13 February 2010

Articles: "Sceptical Democracy" and sceptical authoritarianism

Vittorio Bufacchi, "Sceptical Democracy" ("Politics", 21 [1], February 2001: pp. 23-30):


Abstract: "Two extreme philosophical positions pose a constant threat to democracy. Those who believe in the certainty of their beliefs (totalitarianism) and those who deny the existence of any truth (nihilism and post-modernity) uphold these anti-democratic positions. Squeezed between these two polarities we find liberal democracy. One of the distinctive properties of liberal democracy is its endorsement of a political definition of scepticism. The aim of this article is to explore the relationship between liberal democracy and scepticism."

Excerpt: "It is regrettable that for many sympathisers of liberal democracy, scepticism is a dirty word. The aim of this article is to suggest that the rehabilitation of scepticism is long overdue. If democracy is going to defend itself from anti-democratic threats, it is imperative for democratic theory to embrace a political definition of scepticism. [...] On one side, anti-democratic thought is entertained by those who attack the spiritual decay of democracy for its inability to ground society on infallible foundations. At the other extreme, democracy is dismissed for being at best a culturally relative notion, and at worst an instrument of Western cultural imperialism. [...] Nihilism, cynicism and relativism are as cancerous to democracy as the arrogance or nostalgia for certainty."

Bufacchi's article spurred a number of responses, among them Thom Brooks' "A Defence of Sceptical Authoritarianism" ("Politics", 22 [3], September 2002: pp. 152-62):


Abstract: "Vittorio Bufacchi argued in this journal that democracy was under threat from two extreme philosophical positions: totalitarianism and nihilism. Sandwiched between these polarities is liberal democracy. Bufacchi believes that one of liberal democracy's distinctive properties is an endorsement of scepticism, which he then attempts to illuminate. In contrast, this article will argue that an authoritarian government bound by a constitution permitting civil liberties might also adopt political scepticism. This removes the aforementioned distinctiveness of liberal democracy in this regard and, in addition, leads us toward a rethinking of the possibility of a more plausible consideration of democracy."

I haven't been able to access the full text of the latter article.

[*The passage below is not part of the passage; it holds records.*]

==> src/rtl/nes_bus_pkg.sv <==
`default_nettype none
// ============================================================================
// Module   : nes_bus_pkg
// Brief    : Shared NES bus constants and the sprite DMA state encoding.
// Revision : 1.0 - initial release
// ============================================================================
package nes_bus_pkg;

    localparam logic [15:0] SPR_DMA_REG_ADDR = 16'h4014;
    localparam logic [15:0] OAM_DATA_ADDR    = 16'h2004;

    localparam logic BUS_READ  = 1'b1;
    localparam logic BUS_WRITE = 1'b0;

    typedef enum logic [2:0] {
        SPR_IDLE   = 3'd0,
        SPR_ALIGN  = 3'd1,
        SPR_ALIGN2 = 3'd2,
        SPR_READ   = 3'd3,
        SPR_WRITE  = 3'd4
    } spr_state_t;

endpackage
`default_nettype wire

==> src/rtl/spr_dma_if.sv <==
`default_nettype none
// ============================================================================
// Module   : spr_dma_if
// Brief    : Arbitrated-bus snoop plus sprite master port of nes_bus.
// Revision : 1.0 - initial release
// ============================================================================
interface spr_dma_if;
    logic [15:0] i_bus_addr;
    logic        i_bus_wn;
    logic [7:0]  i_bus_wdata;
    logic        o_spr_req;
    logic        i_spr_gnt;
    logic [15:0] o_spr_addr;
    logic        o_spr_wn;
    logic [7:0]  o_spr_wdata;
    logic [7:0]  i_spr_rdata;
    logic        o_busy;

    modport master (
        input  i_bus_addr, i_bus_wn, i_bus_wdata, i_spr_gnt, i_spr_rdata,
        output o_spr_req, o_spr_addr, o_spr_wn, o_spr_wdata, o_busy
    );

    modport slave (
        output i_bus_addr, i_bus_wn, i_bus_wdata, i_spr_gnt, i_spr_rdata,
        input  o_spr_req, o_spr_addr, o_spr_wn, o_spr_wdata, o_busy
    );
endinterface
`default_nettype wire

==> src/rtl/spr_dma_trig.sv <==
`default_nettype none
// ============================================================================
// Module   : spr_dma_trig
// Brief    : $4014 write decode, rising-edge start, page latch, and the
//            odd-cycle parity tracker (SPR_DMA_ODD_ALIGN_EN).
// Revision : 1.0 - initial release
// ============================================================================
module spr_dma_trig
    import nes_bus_pkg::*;
(
    input  logic        i_clk,
    input  logic        i_rst,
    input  logic [15:0] i_bus_addr,
    input  logic        i_bus_wn,
    input  logic [7:0]  i_bus_wdata,
    input  logic        i_req,
    input  logic        i_idle,
    output logic        o_start,
    output logic [7:0]  o_page,
    output logic        o_odd
);

    logic       w_hit;
    logic       r_hit_d;
    logic [7:0] r_page;

    // Our own bus cycles must never look like a CPU trigger.
    assign w_hit   = (i_bus_addr == SPR_DMA_REG_ADDR) && (i_bus_wn == BUS_WRITE) && !i_req;
    assign o_start = w_hit && !r_hit_d && i_idle;
    assign o_page  = r_page;

    always_ff @(posedge i_clk) begin
        if (i_rst) begin
            r_hit_d <= 1'b0;
            r_page  <= 8'h00;
        end else begin
            r_hit_d <= w_hit;
            if (o_start) begin
                r_page <= i_bus_wdata;
            end
        end
    end

`ifdef SPR_DMA_ODD_ALIGN_EN
    logic r_parity;
    logic r_odd;

    always_ff @(posedge i_clk) begin
        if (i_rst) begin
            r_parity <= 1'b0;
            r_odd    <= 1'b0;
        end else begin
            r_parity <= !r_parity;
            if (o_start) begin
                r_odd <= r_parity;
            end
        end
    end

    assign o_odd = r_odd;
`else
    assign o_odd = 1'b0;
`endif

endmodule
`default_nettype wire

==> src/rtl/spr_dma.sv <==
`default_nettype none
// ============================================================================
// Module   : spr_dma
// Brief    : Sprite (OAM) DMA engine; copies a CPU page to PPU $2004.
//            Optional odd-cycle alignment via SPR_DMA_ODD_ALIGN_EN.
// Revision : 1.0 - initial release
// ============================================================================
module spr_dma
    import nes_bus_pkg::*;
#(
    parameter int OAM_BYTES = 256
)
(
    input  logic      i_clk,
    input  logic      i_rst,
    spr_dma_if.master bus
);

    localparam logic [7:0] C_LAST = 8'(OAM_BYTES - 1);

    spr_state_t  r_state;
    spr_state_t  w_state_next;
    logic [7:0]  r_cnt;
    logic [7:0]  r_data;
    logic [7:0]  w_page;
    logic        w_start;
    logic        w_odd;
    logic        w_req;
    logic        w_wn;
    logic [15:0] w_addr;
    logic [7:0]  w_wdata;
    logic        w_cnt_inc;
    logic        w_capture;

    spr_dma_trig u_trig (
        .i_clk       (i_clk),
        .i_rst       (i_rst),
        .i_bus_addr  (bus.i_bus_addr),
        .i_bus_wn    (bus.i_bus_wn),
        .i_bus_wdata (bus.i_bus_wdata),
        .i_req       (w_req),
        .i_idle      (r_state == SPR_IDLE),
        .o_start     (w_start),
        .o_page      (w_page),
        .o_odd       (w_odd)
    );

    // Outputs decode from registers only; a denied grant simply repeats the cycle.
    always_comb begin
        w_state_next = r_state;
        w_req        = 1'b0;
        w_wn         = BUS_READ;
        w_addr       = 16'h0000;
        w_wdata      = 8'h00;
        w_cnt_inc    = 1'b0;
        w_capture    = 1'b0;
        case (r_state)
            SPR_IDLE: begin
                if (w_start) begin
                    w_state_next = SPR_ALIGN;
                end
            end
            SPR_ALIGN: begin
                w_req  = 1'b1;
                w_addr = {w_page, 8'h00};
                if (bus.i_spr_gnt) begin
                    w_state_next = w_odd ? SPR_ALIGN2 : SPR_READ;
                end
            end
            SPR_ALIGN2: begin
                w_req  = 1'b1;
                w_addr = {w_page, 8'h00};
                if (bus.i_spr_gnt) begin
                    w_state_next = SPR_READ;
                end
            end
            SPR_READ: begin
                w_req  = 1'b1;
                w_addr = {w_page, r_cnt};
                if (bus.i_spr_gnt) begin
                    w_capture    = 1'b1;
                    w_state_next = SPR_WRITE;
                end
            end
            SPR_WRITE: begin
                w_req   = 1'b1;
                w_wn    = BUS_WRITE;
                w_addr  = OAM_DATA_ADDR;
                w_wdata = r_data;
                if (bus.i_spr_gnt) begin
                    w_cnt_inc    = 1'b1;
                    w_state_next = (r_cnt == C_LAST) ? SPR_IDLE : SPR_READ;
                end
            end
            default: w_state_next = SPR_IDLE;
        endcase
    end

    always_ff @(posedge i_clk) begin
        if (i_rst) begin
            r_state <= SPR_IDLE;
            r_cnt   <= 8'h00;
            r_data  <= 8'h00;
        end else begin
            r_state <= w_state_next;
            if (w_start) begin
                r_cnt <= 8'h00;
            end else if (w_cnt_inc) begin
                r_cnt <= r_cnt + 8'd1;
            end
            if (w_capture) begin
                r_data <= bus.i_spr_rdata;
            end
        end
    end

    assign bus.o_spr_req   = w_req;
    assign bus.o_spr_addr  = w_addr;
    assign bus.o_spr_wn    = w_wn;
    assign bus.o_spr_wdata = w_wdata;
    assign bus.o_busy      = w_req;

endmodule
`default_nettype wire
==> src/flat_wrapper.sv <==
// flat-port wrapper written by rule: the top's interface ports become plain ports
module spr_dma_flat import nes_bus_pkg::*;
#(
    parameter int OAM_BYTES = 256
)
  (i_clk, i_rst, bus_i_bus_addr, bus_i_bus_wn, bus_i_bus_wdata, bus_i_spr_gnt, bus_i_spr_rdata, bus_o_spr_req, bus_o_spr_addr, bus_o_spr_wn, bus_o_spr_wdata, bus_o_busy);
  spr_dma_if bus_i ();
  input  logic i_clk;
  input  logic i_rst;
  input wire logic [$bits(bus_i.i_bus_addr)-1:0] bus_i_bus_addr;
  input wire logic [$bits(bus_i.i_bus_wn)-1:0] bus_i_bus_wn;
  input wire logic [$bits(bus_i.i_bus_wdata)-1:0] bus_i_bus_wdata;
  input wire logic [$bits(bus_i.i_spr_gnt)-1:0] bus_i_spr_gnt;
  input wire logic [$bits(bus_i.i_spr_rdata)-1:0] bus_i_spr_rdata;
  output wire logic [$bits(bus_i.o_spr_req)-1:0] bus_o_spr_req;
  output wire logic [$bits(bus_i.o_spr_addr)-1:0] bus_o_spr_addr;
  output wire logic [$bits(bus_i.o_spr_wn)-1:0] bus_o_spr_wn;
  output wire logic [$bits(bus_i.o_spr_wdata)-1:0] bus_o_spr_wdata;
  output wire logic [$bits(bus_i.o_busy)-1:0] bus_o_busy;
  assign bus_i.i_bus_addr = bus_i_bus_addr;
  assign bus_i.i_bus_wn = bus_i_bus_wn;
  assign bus_i.i_bus_wdata = bus_i_bus_wdata;
  assign bus_i.i_spr_gnt = bus_i_spr_gnt;
  assign bus_i.i_spr_rdata = bus_i_spr_rdata;
  assign bus_o_spr_req = bus_i.o_spr_req;
  assign bus_o_spr_addr = bus_i.o_spr_addr;
  assign bus_o_spr_wn = bus_i.o_spr_wn;
  assign bus_o_spr_wdata = bus_i.o_spr_wdata;
  assign bus_o_busy = bus_i.o_busy;
  spr_dma #(.OAM_BYTES(OAM_BYTES)) u_core (.i_clk(i_clk), .i_rst(i_rst), .bus(bus_i));
endmodule
==> config.mk <==
export PLATFORM = sky130hd
export DESIGN_NAME = spr_dma_flat
export DESIGN_NICKNAME = d
export VERILOG_FILES = /design/src/rtl/nes_bus_pkg.sv /design/src/rtl/spr_dma_if.sv /design/src/rtl/spr_dma_trig.sv /design/src/rtl/spr_dma.sv /design/src/flat_wrapper.sv
export SDC_FILE = /design/constraint.sdc
export NUM_CORES = 1
export LEC_CHECK = 0
export CORE_MARGIN = 2
export CORE_UTILIZATION = 42
export CTS_CLUSTER_DIAMETER = 100
export DETAILED_ROUTE_END_ITERATION = 16
export PLACE_DENSITY = 0.82
export SYNTH_ARGS = -nofsm -noshare
export SYNTH_HDL_FRONTEND = slang
export SYNTH_SLANG_ARGS = --single-unit
==> constraint.sdc <==
create_clock -name i_clk -period 2 [get_ports i_clk]
set_input_delay 0.2 -clock i_clk [delete_from_list [all_inputs] [get_ports i_clk]]
set_output_delay 0.2 -clock i_clk [all_outputs]
set_load 0.02 [all_outputs]
## Yosys cells after proc, flatten, opt, wreduce, memory -nomap -nowiden

Cells that the tools add are included.

- Bits in registers: 28
- Logic and storage cells: 41

- Equality and inequality tests: 10
- Multiplexer cells: 13
- Reduce and logical (&&, ||, !) cells: 11
- Bitwise operators: 1
- Add/sub/neg operators: 1

Operator list:

| operator | count |
|---|---|
| $pmux 16 s3 | 1 |
| $eq 16x15->1 const B | 1 |
| $mux 3 | 4 |
| $pmux 3 s4 | 1 |
| $add 8x1->8 const B | 1 |
| $eq 8x8->1 const B | 1 |
| $mux 8 | 1 |
| $eq 3x2->1 const B | 2 |
| $mux 1 | 5 |
| $logic_and 1x1->1 | 4 |
| $ne 2x1->1 const B | 2 |
| $ne 2x2->1 const B | 2 |
| $reduce_and 4->1 | 1 |
| $reduce_or 2->1 | 2 |
| $reduce_or 4->1 | 1 |
| $eq 3x1->1 const B | 1 |
| $eq 3x3->1 const B | 1 |
| $logic_not 3->1 | 1 |
| $logic_not 1->1 | 2 |
| $mux 2 | 1 |
| $not 1->1 | 1 |

## Logic depth before layout (Yosys ltp)

Gate-level depths: netlist of the first run.

- Depth after elaboration: 9
- Gate-level depth with buffers: 7

## Modules after synthesis

Synthesis of the first run repeated with hierarchy kept, for this count alone.

- Cells, all modules: 188
- Area total of the unflattened synthesis: 1522.7 um^2

Modules (own cells, without submodules):

| module | instances | area each (um^2) | cells each |
|---|---|---|---|
| spr_dma | 1 | 1072.3 | 137 |
| spr_dma_trig | 1 | 450.4 | 51 |

## Worst setup path before layout of the first run

OpenSTA, ideal clock, no wires.

- Path type: reg2reg
- From: register u_core.r_state[0]
- To: register u_core.r_state[0]
- Clock period less this slack: 1.688 ns
- Data required time: 1.861 ns
- Setup time: 0.139 ns
- Path slack: 0.312 ns
- Arrival time: 1.549 ns
- Cell stages (with the launch flop): 7
- Cell sequence: dfxtp_1 > clkbuf_1 > nor4_1 > or4b_1 > buf_2 > o21ai_2 > a221oi_1

- Longest elaborated chain between the ends: 9
- Elaborated cells between the ends (all ways): 18

Ends and longest elaborated chain:

| what | line | RTL |
|---|---|---|
| from (decl) | spr_dma.sv:21 | `spr_state_t r_state;` |
| from (signal assigned) | spr_dma.sv:105 | `r_state <= w_state_next;` |
| $eq 3x1->1, or another cell as far along | spr_dma.sv:57 | `case (r_state)` |
| $reduce_or 4->1 (no line) | - |  |
| $mux 1 | spr_dma.sv:57 |  |
| $logic_not 1->1 | spr_dma_trig.sv:28 | `assign w_hit = (i_bus_addr == SPR_DMA_REG_ADDR) && (i_bus_wn == BUS_WRITE) && !i_req;` |
| $logic_and 1x1->1 | spr_dma_trig.sv:28 |  |
| $logic_and 1x1->1 (2 in series) | spr_dma_trig.sv:29 | `assign o_start = w_hit && !r_hit_d && i_idle;` |
| $ne 2x1->1 (no line) | - |  |
| $reduce_and 4->1 (no line) | - |  |

Parallel ways exist; a longest one is shown, timed or not.
A chain may end at the register's enable or synchronous reset.

## Worst setup path in the final report of the first run

- From: register u_core.r_state[0]
- To: output port bus_o_busy

- Longest elaborated chain between the ends: 3
- Elaborated cells between the ends (all ways): 6

Ends and longest elaborated chain:

| what | line | RTL |
|---|---|---|
| $eq 3x1->1, or another cell as far along | spr_dma.sv:57 |  |
| $reduce_or 4->1 (no line) (*) | - |  |
| $mux 1 (*) | spr_dma.sv:57 |  |
| to (decl) | flat_wrapper.sv:19 | `output wire logic [$bits(bus_i.o_busy)-1:0] bus_o_busy;` |

Every way passes the cells marked *; elsewhere a longest branch is shown, timed or not.

==> results of run 1 <==
-- state kept, by name, summed over array words and instances (netlist names) --
| signal | flops |
|---|---|
| u_core.r_data | 8 |
| u_core.r_cnt | 8 |
| u_core.u_trig.r_hit_d | 1 |
| u_core.u_trig.o_page | 8 |
| u_core.r_state | 3 |
-- synth_stat cells, types with 3 or more instances --
| master | instances |
|---|---|
| nand3_1 | 3 |
| nand4_1 | 13 |
| o21a_1 | 3 |
| a21oi_1 | 18 |
| nor3_1 | 10 |
| and3_1 | 12 |
| o21ai_0 | 7 |
| clkbuf_1 | 15 |
| and2_1 | 15 |
| nand2_1 | 24 |
| dfxtp_1 | 28 |
| xor2_1 | 6 |
| nor2_1 | 5 |
-- power by group through the flow --
| stage | sequential [mW] | clock (mW) | combinational [mW] |
|---|---|---|---|
| 6_report | 0.558 | 0.228 | 0.0905 |
| 5_1_grt | 0.558 | 0.260 | 0.0967 |
| 4_1_cts | 0.558 | 0.236 | 0.0900 |
| 3_5_place_dp | 0.570 | 0 | 0.0895 |
| 3_3_place_gp | 0.570 | 0 | 0.0891 |
| 2_1_floorplan | 0.570 | 0 | 0.0145 |
-- per-layer routing --
metal  global-route usage  wire length (um)  up-vias
met2                0.317              1780       46
met4               0.0583                 0        0
met5                    0                 0        -
met3               0.0342               195        0
li1                     -                 -      773
met1                0.268              1750      669
-- final cells by class --
cell class	instances	area share
Timing Repair Buffer	76	0.332
Clock buffer	3	0.0103
Multi-Input combinational cell	137	0.372
Sequential cell	28	0.257
Tap cell	46	0.0264
Inverter	1	0.00172
-- through the flow --
stage / setup WS, ns / instance area [um2] / total power [mW] / utilization
floorplan: 0.312 / 1440 / 0.585 / -
global route: 0.0408 / 2180 / 0.915 / 0.658
detailed placement: -0.255 / 2150 / 0.660 / 0.648
finish: 0.190 / 2180 / 0.876 / 0.658
CTS: 0.000295 / 2150 / 0.884 / 0.650
global placement: -0.189 / 2150 / 0.659 / 0.648
-- what timing repair did --
| action | in CTS | in global routing |
|---|---|---|
| hold buffers | 0 | 0 |
| gates cloned | 0 | 0 |
| gates resized for setup | 20 | 9 |
| setup buffers | 1 | 0 |
| endpoints found under the setup margin | 22 | 10 |
-- worst max-delay path: cells and delay by family (launching register included) --
family	cells	cell delay (ns)
and+or+nand+nor	1	0.08
buffers and inverters	2	0.55
DFF	1	0.42
xor gates and xnor gates	1	0.25
-- kinds of logic (layout without fill, tap and decap cells) --
kind of cell	Yosys count	count (layout)
adders and majority gates	1	1
AOI/OAI and AO/OA	36	36
muxes	2	2
buffers and inverters	19	80
DFF	28	28
and+or+nand+nor	90	90
xor gates and xnor gates	8	8
-- worst paths after layout --
path / start / end / slack [ns] / cells past startpoint
max: u_core.r_state[0] / bus_o_busy / 0.19 / 4
min: bus_i_spr_rdata[1] / u_core.r_data[1] / 0.41 / 3
max reg2reg: u_core.r_state[0] / u_core.u_trig.o_page[1] / 0.27 / 4
min reg2reg: u_core.r_data[7] / u_core.r_data[7] / 0.46 / 2
==> results.yml, run 1 <==
layout:
  final-instance-count-excl-fill: 291
  seq_area_um2: 561
  layout-drive-gt1-share: 0.0816
  diodes: 0
  layout_common_cells: "clkdlybuf4s50_1 (35), dfxtp_1 (28), nand2_1 (24), dlygate4sd2_1 (19), a21oi_1 (18)"
  fillers: 318
  final_nets: 284
  final_common_cell: "clkdlybuf4s50_1"
  multi_input_area_um2: 811
  area_growth_pct: 50.8
setup_path:
  crit_path_start_kind: "flop"
  max_stage_delay_ns: 0.42
  cp.arrival_ns: 1.61
  critPathCaptureType: "output pin"
  cp_max_fo: 11
  path_cells: "nor2_1, buf_4, xnor2_1, dlygate4sd2_1"
  critPathRequiredTime_ns: 1.80
  path_class: "flop to output pin"
  crit_slowest_cell: "dfxtp_1"
clock_network:
  worst_skew_pair.late_latency_ns: 0.31
  cts_root_buf: "clkbuf_4"
  clock_path_buffers: 2
  clkTransAtPathRegs_ns: 0.14
  cts.sinks: 28
  cts_tree: "built"
  htreeDepth: 1
  cts_buffers: 3
pwr:
  p_per_area_nw_per_um2: 402
  pwr-share-comb: 0.103
  p_sw_mw: 0.181
  p_leak_nw: 1.03
  p_int_mw: 0.695
  power_frac_clock: 0.260
  seq_power_share: 0.637
  switching_share: 0.207
  ir_worst_vdd_mv: 0.312
synth:
  syn_nets: 221
  synth_edf_count: 0
  synth.cell_area_um2: 1440
  yosys.area.top_type_share: 0.388
  synth_top_family_by_area: "simple AND/OR/NAND/NOR gates"
  synthXorXnorAreaFrac: 0.0485
  ys.flop_type: "dfxtp_1"
  synthSimpleGateAreaFrac: 0.342
  synth_top_cells_by_area: "dfxtp_1 (39%), and2_1 (6.5%), a21oi_1 (6.2%)"
  ys_types: 31
  yosysSeqAreaShare: 0.388
  synthArstFlopShare: 0
  synthAdderAreaFrac: 0.00867
  synth-seq-cells: 28
  yosysTopAreaCell: "dfxtp_1"
  yosysWarningCount: 0
  muxShareOfSynthArea: 0.0139
  synth_compound_area_frac: 0.145
  synth_cells: 184
  syn_area_per_cell_um2: 7.85
sta:
  min_period_ns: 1.81
  tightestPinTransition_ns: 0.484
  slew_viol_final: 0
  rsz0062_at_grt: "false"
  finalHoldViolCount: 0
  skew_ns: 0.000862
  max-slew-margin-rel: 0.669
  period_share: 0.905
  setup_tns_ns: 0
  setup_viol: 0
  max_clock_freq_mhz: 553
  whs_ns: 0.408
placement:
  dpl.cell_count: 287
  port-buffer-count: 62
  dp_hpwl_um: 2830
  gp_congestion: 0.857
die:
  start_util: 0.436
  io_pins: 63
  die_w_um: 62.6
  die_area_um2: 3920
  core_area_um2: 3310
  die_y_um: 62.6
  core.rowCount: 21
drt:
  ant_nets: 0
  drc: 0
  wl_per_cell_um: 12.8
  avgViaCountPerCell: 5.11
  wl_um: 3730
  drtIter0Drc: 94
  first_pass_iters: 4
  vias: 1488
min_path:
  hold_path.class: "input port to flop"
global_route:
  grt_overflow_total: 0
  antenna_found_initial: 0
  grt_max_degree: 15
  grt_pass1_wl_um: 6430
  grt_pass1_vias: 1386
  grt_use_total: 0.196
flow_run:
  drv_cap: 0
outcome:
  status: "completed"
Power figures use the tool's default switching activity.
==> run 2: changes to the inputs <==
==> constraint.sdc (replaced) <==
create_clock -name i_clk -period 2 [get_ports i_clk]
set_input_delay 0.4 -clock i_clk [delete_from_list [all_inputs] [get_ports i_clk]]
set_output_delay 0.4 -clock i_clk [all_outputs]
set_load 0.02 [all_outputs]
==> results.yml, run 2 (same netlist as run 1, synthesis figures left out) <==
outcome:
  status: "completed"
setup_path:
  critPathCaptureType: "output pin"
  max_stage_delay_ns: 0.41
  critPathRequiredTime_ns: 1.60
  cp.arrival_ns: 1.51
  path_class: "flop to output pin"
  crit_path_start_kind: "flop"
  crit_slowest_cell: "dfxtp_1"
  cp_max_fo: 9
  path_cells: "and3b_2, and2_1, dlygate4sd2_1"
pwr:
  ir_worst_vdd_mv: 0.343
  p_int_mw: 0.737
  p_sw_mw: 0.192
  seq_power_share: 0.601
  power_frac_clock: 0.300
  p_per_area_nw_per_um2: 407
  switching_share: 0.207
  p_leak_nw: 1.00
  power_mw: 0.929
  pwr-share-comb: 0.099
sta:
  min_period_ns: 1.91
  fin_ws_ns: 0.0918
  finalHoldViolCount: 0
  max_clock_freq_mhz: 524
  slew_viol_final: 0
  skew_ns: 0.00292
  whs_ns: 0.459
  setup_viol: 0
  period_share: 0.954
  setup_tns_ns: 0
  tightestPinTransition_ns: 0.461
  max-slew-margin-rel: 0.685
clock_network:
  cts_buffers: 3
  worst_skew_pair.late_latency_ns: 0.34
  cts.sinks: 28
  clkTransAtPathRegs_ns: 0.14
  cts_root_buf: "clkbuf_4"
  htreeDepth: 1
  clock_path_buffers: 2
  cts_tree: "built"
drt:
  wl_per_cell_um: 13.1
  first_pass_iters: 4
  wl_um: 3930
  drc: 0
  drtIter0Drc: 82
  ant_nets: 0
  vias: 1538
  avgViaCountPerCell: 5.14
layout:
  finalCoreUtilization: 0.690
  layout-drive-gt1-share: 0.150
  diodes: 0
  final_nets: 291
  layout_common_cells: "clkdlybuf4s50_1 (31), dfxtp_1 (26), nand2_1 (24), buf_4 (19), a21oi_1 (18)"
  area_growth_pct: 58.1
  final_common_cell: "clkdlybuf4s50_1"
die:
  core_area_um2: 3310
  die_w_um: 62.6
  die_area_um2: 3920
  start_util: 0.436
  core.rowCount: 21
  io_pins: 63
  die_y_um: 62.6
min_path:
  hold_path.class: "flop to flop"
placement:
  gp_congestion: 0.861
  port-buffer-count: 62
  dp_hpwl_um: 2880
  place_ws_ns: -0.386
global_route:
  grt_pass1_vias: 1419
  grt_overflow_total: 0
  grt_use_total: 0.198
  grt_pass1_wl_um: 6430
  grt_max_degree: 16
  antenna_found_initial: 0
flow_run:
  drv_cap: 0
[run 2: cell count changes in the layout (fill, tap and decap cells not counted), sizes merged]
cell | before | now
dlygate4sd2 | 19 | 16
clkdlybuf4s50 | 35 | 31
clkdlybuf4s15 | 0 | 8
clkbuf | 3 | 8
dlymetal6s2s | 8 | 4
buf | 14 | 20
[run 2: through the flow]
stage | instances | area (um2)
2_1_floorplan | 184 | 1440
3_3_place_gp | 293 | 2190
3_5_place_dp | 293 | 2190
4_1_cts | 297 | 2200
5_1_grt | 299 | 2280
6_report | 299 | 2280
[run 2: power by group through the flow]
| stage | clock (mW) | combinational [mW] | sequential (mW) |
|---|---|---|---|
| finish | 0.279 | 0.0923 | 0.558 |
| CTS | 0.284 | 0.0908 | 0.558 |
| detailed placement | 0 | 0.0900 | 0.570 |
| global placement | 0 | 0.0888 | 0.570 |
| floorplan | 0 | 0.0145 | 0.570 |
| global route | 0.302 | 0.0992 | 0.558 |
[run 2: worst max-delay path: cells and delay by family (launching register included)]
kind	cells	cell delay [ns]
buffers and inverters	1	0.31
DFF	1	0.41
and+or+nand+nor	2	0.45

In 2008, Thom Brooks also contributed a chapter asking "Is Plato's Political Philosophy Anti-Democratic?" to my edited volume "Anti-Democratic Thought", published by Imprint Academic. The full text can be read here:


Vittorio Bufacchi is a Lecturer in the Department of Philosophy at University College Cork.

Thom Brooks is now Reader in Political and Legal Philosophy at the University of Newcastle.